私(細川)自身、そういう経験がないのでわかりませんが、この10年以上に渡って、私たちのところにお送りいただいた膨大な数の当事者の「声」に接してきてそう断言出来ます。

今回はそのこと、すなわち、「不妊治療を経験することのよさ」は、決して、「子どもを授かること」だけではない、たとえ、不運にも、お子さんを授からなくても、それまでの経験そのものに、とてつもなく大きな価値があるということを、是非、お伝えしたいと思います。

不妊治療を経験してよかったこと、それは、食べるものや食べることをはじめ、日常の生活スタイルへの意識が格段に高まったというものです。

それまでは、どちらかと言えば、なにを食べたいかについて考えても、食べたものや食べ方が身体にどのような影響を及ぼすのかについてまでは、それほど考えていなかったと。また、今のような生活スタイルを続けていれば、数年後、数十年後の生活や
ふたりの関係性にどのような影響を及ぼすのかについて、立ち止まって考えることがなかったと言います。

それが、妊娠や出産にふさわしい食べものや食べ方、食、そして、生活スタイルが次の世代に及ぼす影響について考えるようになった途端、食や生活スタイルを大切にするスイッチが入ったようだと、口を揃えるのです。日々の食や過ごし方が積み重なって、生命を維持、発展できているわけですから、食や生活への意識が高まることは人生の質に関わってくるに違いありません。

不妊治療を経験してよかったこと、それは、パートナーがいてくれることのすばらしさやありがたみを、実感することが出来たというものです。

それは、単に治療に協力的か、否かというようなレベルのことではなくて、普段、一緒に生活していてもわからなかったパートナーの考えや思いに触れることが出来たというようなものです。パートナーと言っても他人なわけで、「本当のところはどうなのか」なんて、もしかしたら、パートナー本人でさえ、わかっていない、気づいていないところがあるのかもしれません。

ところが、ふたりの上に起こった予期せぬ出来事を経験することでお互いのこと、自分のことをより深いレベルで感じることが出来るようになるということがあるのかもしれません。そのレベルが深くなるということはふたりの人生の質に関わってくるに違いありません。

不妊治療を経験してよかったこと。それは、自分にとって大切なことはなんなのかについて考えるきっかけになった、そして、それを守りたいという思いが強くなったというものです。

大切なことはなんなのか、人それぞれですが、自分にとって大切なことはなんなのかを考えれば考えるほど、生活が充実するに違いありません。私たちは大切なものを守るために生きているからです。

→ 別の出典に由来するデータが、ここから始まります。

**config.mk**
```make
export PLATFORM = sky130hd
export DESIGN_NAME = array_min_priority_queue_unit
export DESIGN_NICKNAME = d
export VERILOG_FILES = /design/src/rtl/apq_pkg.sv /design/src/rtl/apq_cell.sv /design/src/rtl/array_min_priority_queue_unit.sv
export SDC_FILE = /design/constraint.sdc
export NUM_CORES = 1
export LEC_CHECK = 0
export BUFFER_PORTS_ARGS = -buffer_cell sky130_fd_sc_hd__buf_2
export CAP_MARGIN = 0
export CORE_ASPECT_RATIO = 0.7
export CORE_MARGIN = 1
export CORE_UTILIZATION = 55
export CTS_CLUSTER_DIAMETER = 100
export CTS_CLUSTER_SIZE = 10
export DETAILED_ROUTE_END_ITERATION = 8
export HOLD_SLACK_MARGIN = 0.15
export PLACE_DENSITY = 0.72
export SKIP_LAST_GASP = 1
export SYNTH_ARGS = -nofsm -noshare
export SYNTH_HDL_FRONTEND = slang
export SYNTH_HIERARCHICAL = 1
export SYNTH_SLANG_ARGS = --single-unit
```
**constraint.sdc**
```tcl
create_clock -name clk -period 47.9 [get_ports clk]
set_input_delay 4.79 -clock clk [delete_from_list [all_inputs] [get_ports clk]]
set_output_delay 4.79 -clock clk [all_outputs]
set_load 0.01 [all_outputs]
```
**src/rtl/apq_pkg.sv**
```systemverilog
// Shared constants, codes and types for the array min-first priority queue.
package apq_pkg;

    localparam int DEPTH   = 8;
    localparam int VALUE_W = 32;
    localparam int PRIO_W  = 16;
    localparam int OCC_W   = 4;
    localparam int CNT_W   = $clog2(DEPTH + 1);
    localparam int IDX_W   = (DEPTH > 1) ? $clog2(DEPTH) : 1;

    localparam logic [1:0] ACT_INSERT = 2'd0;
    localparam logic [1:0] ACT_REMOVE = 2'd1;
    localparam logic [1:0] ACT_LIST   = 2'd2;

    localparam logic [2:0] ST_INSERTED = 3'd0;
    localparam logic [2:0] ST_FULL     = 3'd1;
    localparam logic [2:0] ST_REMOVED  = 3'd2;
    localparam logic [2:0] ST_EMPTY    = 3'd3;
    localparam logic [2:0] ST_LISTED   = 3'd4;

    // per-cell update controls
    typedef struct packed {
        logic load;
        logic shift;
    } apq_ctl_t;

    // running minimum handed along the chain
    typedef struct packed {
        logic                       found;
        logic signed [PRIO_W-1:0]   prio;
        logic signed [VALUE_W-1:0]  value;
        logic [IDX_W-1:0]           pos;
    } apq_min_t;

endpackage

```
**src/rtl/apq_cell.sv**
```systemverilog
// One queue slot: holds an entry, folds it into the running minimum, shifts down.
module apq_cell (
    input  logic                               clk,
    input  apq_pkg::apq_ctl_t                  ctl,
    input  logic                               occupied,
    input  logic [apq_pkg::IDX_W-1:0]          idx,
    input  logic signed [apq_pkg::VALUE_W-1:0] new_value,
    input  logic signed [apq_pkg::PRIO_W-1:0]  new_priority,
    input  logic signed [apq_pkg::VALUE_W-1:0] nb_value,
    input  logic signed [apq_pkg::PRIO_W-1:0]  nb_priority,
    input  apq_pkg::apq_min_t                  min_in,
    output apq_pkg::apq_min_t                  min_out,
    output logic signed [apq_pkg::VALUE_W-1:0] value,
    output logic signed [apq_pkg::PRIO_W-1:0]  priority_q
);
    import apq_pkg::*;

    logic signed [VALUE_W-1:0] value_reg, value_next;
    logic signed [PRIO_W-1:0]  prio_reg, prio_next;
    logic                      take;

    always_comb
    begin
        priority if (ctl.shift)
        begin
            value_next = nb_value;
            prio_next  = nb_priority;
        end
        else if (ctl.load)
        begin
            value_next = new_value;
            prio_next  = new_priority;
        end
        else
        begin
            value_next = value_reg;
            prio_next  = prio_reg;
        end
    end

    always_ff @(posedge clk)
    begin
        value_reg <= value_next;
        prio_reg  <= prio_next;
    end

    // strict compare keeps the earlier slot on equal priorities
    assign take = occupied && (!min_in.found || (prio_reg < min_in.prio));

    always_comb
    begin
        if (take)
        begin
            min_out.found = 1'b1;
            min_out.prio  = prio_reg;
            min_out.value = value_reg;
            min_out.pos   = idx;
        end
        else
        begin
            min_out = min_in;
        end
    end

    assign value      = value_reg;
    assign priority_q = prio_reg;

endmodule

```
**src/rtl/array_min_priority_queue_unit.sv**
```systemverilog
// Top level: row of queue cells, command sequencer and output word register.
//
//  channel | direction | handshake          | word
//  --------+-----------+--------------------+------------------------------------------
//  in      | input     | in_valid/in_ready   | action, item_value, item_priority
//  out     | output    | out_valid/out_ready | status, out_value, out_priority, last,
//          |           |                     | occupancy
//
// Insert and remove complete in the edge that takes the command: the minimum ripples
// along the cell row and every occupied cell at or above the winner shifts down in the
// same edge. List first enters the listing state, then sends one word per cycle while
// the output is not stalled, and the input stays blocked until the last word is loaded.
// One command is handled at a time; the next is taken only in a cycle where the output
// register is empty or its word is being taken. A stalled output holds everything. Reset
// clears the count, control and output word only; cells are never read before written.
module array_min_priority_queue_unit (
    input  logic                               clk,
    input  logic                               rst_n,
    input  logic                               in_valid,
    output logic                               in_ready,
    input  logic [1:0]                         action,
    input  logic signed [apq_pkg::VALUE_W-1:0] item_value,
    input  logic signed [apq_pkg::PRIO_W-1:0]  item_priority,
    output logic                               out_valid,
    input  logic                               out_ready,
    output logic [2:0]                         status,
    output logic signed [apq_pkg::VALUE_W-1:0] out_value,
    output logic signed [apq_pkg::PRIO_W-1:0]  out_priority,
    output logic                               last,
    output logic [apq_pkg::OCC_W-1:0]          occupancy
);
    import apq_pkg::*;

    typedef enum logic {S_IDLE, S_LIST} state_t;

    state_t                    state_reg;
    logic [CNT_W-1:0]          count_reg;
    logic [IDX_W-1:0]          list_idx_reg;
    logic                      out_valid_reg;
    logic [2:0]                status_reg;
    logic signed [VALUE_W-1:0] value_reg;
    logic signed [PRIO_W-1:0]  prio_reg;
    logic                      last_reg;
    logic [CNT_W-1:0]          occ_reg;

    apq_ctl_t                  cell_ctl   [DEPTH];
    apq_min_t                  min_chain  [DEPTH+1];
    logic signed [VALUE_W-1:0] cell_value [DEPTH];
    logic signed [PRIO_W-1:0]  cell_prio  [DEPTH];

    logic in_fire, out_free, is_full, is_empty, ins_do, rem_do, list_last;
    logic word_load;

    assign out_free  = !out_valid_reg || out_ready;
    assign in_ready  = (state_reg == S_IDLE) && out_free;
    assign in_fire   = in_valid && in_ready;
    assign is_full   = (count_reg == CNT_W'(DEPTH));
    assign is_empty  = (count_reg == '0);
    assign ins_do    = in_fire && (action == ACT_INSERT) && !is_full;
    assign rem_do    = in_fire && (action == ACT_REMOVE) && !is_empty;
    assign list_last = (CNT_W'(list_idx_reg) == (count_reg - CNT_W'(1)));

    // a new word enters the output register this edge
    assign word_load = ((state_reg == S_IDLE) && in_fire
                        && (action == ACT_INSERT || action == ACT_REMOVE
                            || (action == ACT_LIST && is_empty)))
                       || ((state_reg == S_LIST) && out_free);

    assign min_chain[0] = '0;

    for (genvar i = 0; i < DEPTH; i++)
    begin : g_cell
        logic signed [VALUE_W-1:0] nb_value;
        logic signed [PRIO_W-1:0]  nb_prio;
        logic                      occupied;

        if (i == DEPTH - 1)
        begin : g_end
            // top slot empties on a shift; its contents no longer matter
            assign nb_value = item_value;
            assign nb_prio  = item_priority;
        end
        else
        begin : g_mid
            assign nb_value = cell_value[i+1];
            assign nb_prio  = cell_prio[i+1];
        end

        assign occupied          = (CNT_W'(i) < count_reg);
        assign cell_ctl[i].load  = ins_do && (count_reg == CNT_W'(i));
        assign cell_ctl[i].shift = rem_do && occupied
                                   && (min_chain[DEPTH].pos <= IDX_W'(i));

        apq_cell u_cell (
            .clk          (clk),
            .ctl          (cell_ctl[i]),
            .occupied     (occupied),
            .idx          (IDX_W'(i)),
            .new_value    (item_value),
            .new_priority (item_priority),
            .nb_value     (nb_value),
            .nb_priority  (nb_prio),
            .min_in       (min_chain[i]),
            .min_out      (min_chain[i+1]),
            .value        (cell_value[i]),
            .priority_q   (cell_prio[i])
        );
    end

    always_ff @(posedge clk or negedge rst_n)
    begin
        if (!rst_n)
        begin
            state_reg     <= S_IDLE;
            count_reg     <= '0;
            list_idx_reg  <= '0;
            out_valid_reg <= 1'b0;
            status_reg    <= ST_INSERTED;
            value_reg     <= '0;
            prio_reg      <= '0;
            last_reg      <= 1'b0;
            occ_reg       <= '0;
        end
        else
        begin
            if (word_load)
                out_valid_reg <= 1'b1;
            else if (out_ready)
                out_valid_reg <= 1'b0;

            unique case (state_reg)
                S_IDLE:
                begin
                    if (in_fire)
                    begin
                        unique case (action)
                            ACT_INSERT:
                            begin
                                value_reg     <= '0;
                                prio_reg      <= '0;
                                last_reg      <= 1'b1;
                                if (is_full)
                                begin
                                    status_reg <= ST_FULL;
                                    occ_reg    <= count_reg;
                                end
                                else
                                begin
                                    status_reg <= ST_INSERTED;
                                    occ_reg    <= count_reg + CNT_W'(1);
                                    count_reg  <= count_reg + CNT_W'(1);
                                end
                            end
                            ACT_REMOVE:
                            begin
                                last_reg      <= 1'b1;
                                if (is_empty)
                                begin
                                    status_reg <= ST_EMPTY;
                                    value_reg  <= '0;
                                    prio_reg   <= '0;
                                    occ_reg    <= count_reg;
                                end
                                else
                                begin
                                    status_reg <= ST_REMOVED;
                                    value_reg  <= min_chain[DEPTH].value;
                                    prio_reg   <= min_chain[DEPTH].prio;
                                    occ_reg    <= count_reg - CNT_W'(1);
                                    count_reg  <= count_reg - CNT_W'(1);
                                end
                            end
                            ACT_LIST:
                            begin
                                if (is_empty)
                                begin
                                    status_reg    <= ST_EMPTY;
                                    value_reg     <= '0;
                                    prio_reg      <= '0;
                                    last_reg      <= 1'b1;
                                    occ_reg       <= count_reg;
                                end
                                else
                                begin
                                    state_reg    <= S_LIST;
                                    list_idx_reg <= '0;
                                end
                            end
                            default:
                            begin
                                // unused code: swallowed, no word
                            end
                        endcase
                    end
                end
                S_LIST:
                begin
                    if (out_free)
                    begin
                        status_reg    <= ST_LISTED;
                        value_reg     <= cell_value[list_idx_reg];
                        prio_reg      <= cell_prio[list_idx_reg];
                        last_reg      <= list_last;
                        occ_reg       <= count_reg;
                        list_idx_reg  <= list_idx_reg + IDX_W'(1);
                        if (list_last)
                            state_reg <= S_IDLE;
                    end
                end
                default:
                begin
                    state_reg <= S_IDLE;
                end
            endcase
        end
    end

    assign out_valid    = out_valid_reg;
    assign status       = status_reg;
    assign out_value    = value_reg;
    assign out_priority = prio_reg;
    assign last         = last_reg;
    assign occupancy    = OCC_W'(occ_reg);

endmodule

```
==> results.cfg, run 1 <==
[clocking]
clock_sinks = 449
cts_hold_buf = 0
cts_tree = yes
numCtsBuffers = 50
path_clk_slew_ps = 60
cts.htree.levels = 2
clk-insertion-delay-late_ps = 610
post-cts-setup-buffers = 0
cts_root_buffer = clkbuf_16
cts-resized-gates = 0
ctsLongestPathBuffers = 3

[timing]
fin_crit_ps = 23700
worst_pin_slew_ps = 1285
fmax_ghz = 0.04220
max_slew_margin = 0.1214
finalMaxSlewViolations = 0
hold-worst-slack_ps = 499.8
hold_violations = 0
setup-tns-final_ps = 0
post-route-period-util = 0.4947
rsz0062_at_grt = false
setup_viol = 0
finClkSkew_ps = 28.35

[layout]
multi_input_area_um2 = 17270
layout_commonest_cell = mux2_2
largest_register_ffs = 256
register_area_um2 = 13160
postLayoutCellArea_um2 = 34190
layout_common_cells = mux2_2 (847), edfxtp_1 (384), inv_1 (136), ha_1 (128), buf_2 (110)
n_fill_cell = 4399
utilization = 0.6122
syn2layout_area_growth_pct = 8.656
layout.nets = 2743
drive_above_1_share = 0.4677

[setup_path]
crit_type = flop to flop
critPathLaunchType = flop
cp_max_fo = 51
crit_arrival_ps = 23910
slowest_delay_ps = 1120
path_common_cell = buf_4
cp_slowest_cell = a2111oi_0
reg2regPathDepth = 71
cp.required_ps = 48120
end_kind = flop

[drt]
drt-initial-drc-count = 2504
vias_per_cell = 6.588
ant_nets = 0
totalWireLength_um = 94580
drc = 28
wl_per_cell_um = 28.31
vias = 22010
first_pass_iters = 7

[logic_synthesis]
syn_area_um2 = 31470
syn_area_per_cell_um2 = 13.05
synthCells = 2412
ys_warn_count = 6

[pwr]
power_density_nw_per_um2 = 85.70
power_mw = 2.930
ir_drop_mv = 0.09741
leakagePower_nw = 12.73

[floorplan]
coreArea_um2 = 55850
die-area_um2 = 58190
start_util = 0.5634
ios = 112
die_width_um = 287.9
fp-row-count = 72
die_h_um = 202.1

[global_routing]
grt-ovfl-total = 0
grt_pass1_wl_um = 139900
track_usage = 0.3219
use_met3 = 0.08454
met2_usage = 0.4435
antenna_found_initial = 5
gr-max-usage-layer = met1
grt_start_max_net_pins = 62
grt_pass1_vias = 21870
met1_usage = 0.4861

[placed_design]
place_congestion = 0.9074
dp_hpwl_um = 58450
placed_area_um2 = 32760
portBuffers = 111

[outcome]
status = complete, but fails checks
violations = DRC

[min_path]
min_path_type = flop to flop
hold_depth = 1

[flow_run]
maxCapViolCount = 0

さて、考えてみれば、食や食生活にしても、パートナーの考えや思いにしても、自分にとって大切なものにしても、普段の生活では、目の前の「やるべきこと」や「やらなければならないこと」に追われ、また、忙しさにまぎれてしまい、常に後回しになってしまう類いのものです。

追いかけているのは「お金ともの」だけ、なんてことになってしまいかねません。

でも、当たり前にやってくると思い込んでいた赤ちゃんが、当たり前にやってこなくなったとき、普段、置いてけぼりにしていた、いや、せざるを得なかった、本当に大事なことに考えや思いが及ぶようになるもののようです。

そう考えると、不妊治療を経験するということは、精神的、肉体的負担は大きく、辛いと感じることも少なくないかもしれませんし、無力感や報われないという感覚に襲われることもあるかもしれませんが、決して、それだけではない、そう思います。